File: ./design.v
`timescale 1ns / 1ps
module clk_gen(input clk100MHz, input rst, output reg clk_sec, output reg clk_5KHz);
integer count, count1;
always@(posedge clk100MHz)
    begin
        if(rst)
        begin
            count = 0;
            count1 = 0;
            clk_sec = 0;
            clk_5KHz =0;
        end
        else
        begin
            if(count == 5)  
            begin
            clk_sec = ~clk_sec;
            count = 0;
            end
            if(count1 == 10000)
            begin
            clk_5KHz = ~clk_5KHz;
            count1 = 0;
            end
            count = count + 1;
            count1 = count1 + 1;
        end
    end
endmodule
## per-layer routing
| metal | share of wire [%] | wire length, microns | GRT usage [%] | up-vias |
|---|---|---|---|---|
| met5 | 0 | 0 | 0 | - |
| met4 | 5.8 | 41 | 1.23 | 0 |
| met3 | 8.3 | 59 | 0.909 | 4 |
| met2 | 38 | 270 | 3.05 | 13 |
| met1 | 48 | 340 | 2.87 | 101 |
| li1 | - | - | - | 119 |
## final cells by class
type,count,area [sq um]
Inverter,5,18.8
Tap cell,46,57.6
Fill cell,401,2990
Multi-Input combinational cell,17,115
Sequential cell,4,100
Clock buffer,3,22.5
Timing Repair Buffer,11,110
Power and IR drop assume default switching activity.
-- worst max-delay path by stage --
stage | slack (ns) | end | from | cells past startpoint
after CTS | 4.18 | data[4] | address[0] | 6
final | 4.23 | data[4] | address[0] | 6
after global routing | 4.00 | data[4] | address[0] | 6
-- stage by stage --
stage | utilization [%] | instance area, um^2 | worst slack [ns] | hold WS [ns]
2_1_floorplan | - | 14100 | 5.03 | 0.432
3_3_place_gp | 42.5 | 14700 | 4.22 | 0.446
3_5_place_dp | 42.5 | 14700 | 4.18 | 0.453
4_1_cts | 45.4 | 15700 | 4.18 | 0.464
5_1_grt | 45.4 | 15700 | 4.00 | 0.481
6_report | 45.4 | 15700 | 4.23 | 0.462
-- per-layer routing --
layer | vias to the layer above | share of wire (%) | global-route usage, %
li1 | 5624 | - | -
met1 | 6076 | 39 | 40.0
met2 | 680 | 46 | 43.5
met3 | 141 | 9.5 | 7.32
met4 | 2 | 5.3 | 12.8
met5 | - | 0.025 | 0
==> /design/flow/design.v <==
module MessageROM(
   input wire [4:0] address,
   output wire [7:0] data
);
  reg [7:0] message[31:0];
  initial begin
    message[0]  = "H";
    message[1]  = "e";    
    message[2]  = "l";
    message[3]  = "l";
    message[4]  = "o";
    message[5]  = " ";
    message[6]  = "w";
    message[7]  = "o";
    message[8]  = "r";
    message[9]  = "l";
    message[10] = "d";
    message[11] = "!";
    message[12] = ".";
    message[13] = ".";
    message[14] = ".";
    message[15] = " ";
    message[16] = "H";
    message[17] = "E";    
    message[18] = "L";
    message[19] = "L";
    message[20] = "O";
    message[21] = " ";
    message[22] = "W";
    message[23] = "O";
    message[24] = "R";
    message[25] = "L";
    message[26] = "D";
    message[27] = "!";
    message[28] = ".";
    message[29] = ".";
    message[30] = ".";
    message[31] = " ";
  end   
  assign data = message[address];
endmodule
module led_matrix(
   input  wire pclk,
   output wire leds_din,
   output wire leds_cs,
   output wire leds_clk,
   output wire D1,D2,D3,D4,D5
);
   reg[1:0] cnt;
   always @(posedge pclk) begin
      cnt <= cnt + 1;
   end
   wire clk = cnt[1];
   assign {D1, D2, D3, D4, D5} = 5'b11111;
   wire [4:0] address;
   wire [7:0] data;
   MessageROM message_rom(
       .address(address),
       .data(data)
   );
   Scroller #(.WIDTH(5)) scroller(
      .clk(clk),
      .reset(1'b0),		     
      .enable(1'b1),
      .address(address),
      .data(data),
      .MAX7219_d(leds_din),
      .MAX7219_cs(leds_cs),
      .MAX7219_clk(leds_clk)
   );
endmodule
==> run.sh <==
#!/bin/bash
# OpenROAD 26Q1-2900-gdf79404cd8, Yosys 0.63+post, stock flow scripts
make -C /OpenROAD-flow-scripts/flow DESIGN_CONFIG=/design/flow/config.mk WORK_HOME=/design/flow/orfs finish
==> config.mk <==
export PLATFORM = sky130hd
export DESIGN_NAME = graphics_control
export DESIGN_NICKNAME = graphics_control
export VERILOG_FILES = /design/flow/design.v
export SDC_FILE = /design/flow/constraint.sdc
export NUM_CORES = 4
export LEC_CHECK = 1
export CORE_UTILIZATION = 40
==> constraint.sdc <==
current_design graphics_control

set clk_period 2.9
set clk_io_pct 0.2

create_clock -name clk0 -period $clk_period [get_ports {clock}]

set non_clock_inputs [all_inputs -no_clocks]
set_input_delay [expr $clk_period * $clk_io_pct] -clock clk0 $non_clock_inputs
set_output_delay [expr $clk_period * $clk_io_pct] -clock clk0 [all_outputs]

- - -

PROBLEM REQUIREMENTS ▸ From the records above, copy out the line with "type,count,area [sq um]", the line with "-- worst max-delay", and every line between them, word for word.

WRITTEN SOLUTION ▸
type,count,area [sq um]
Inverter,5,18.8
Tap cell,46,57.6
Fill cell,401,2990
Multi-Input combinational cell,17,115
Sequential cell,4,100
Clock buffer,3,22.5
Timing Repair Buffer,11,110
Power and IR drop assume default switching activity.
-- worst max-delay path by stage --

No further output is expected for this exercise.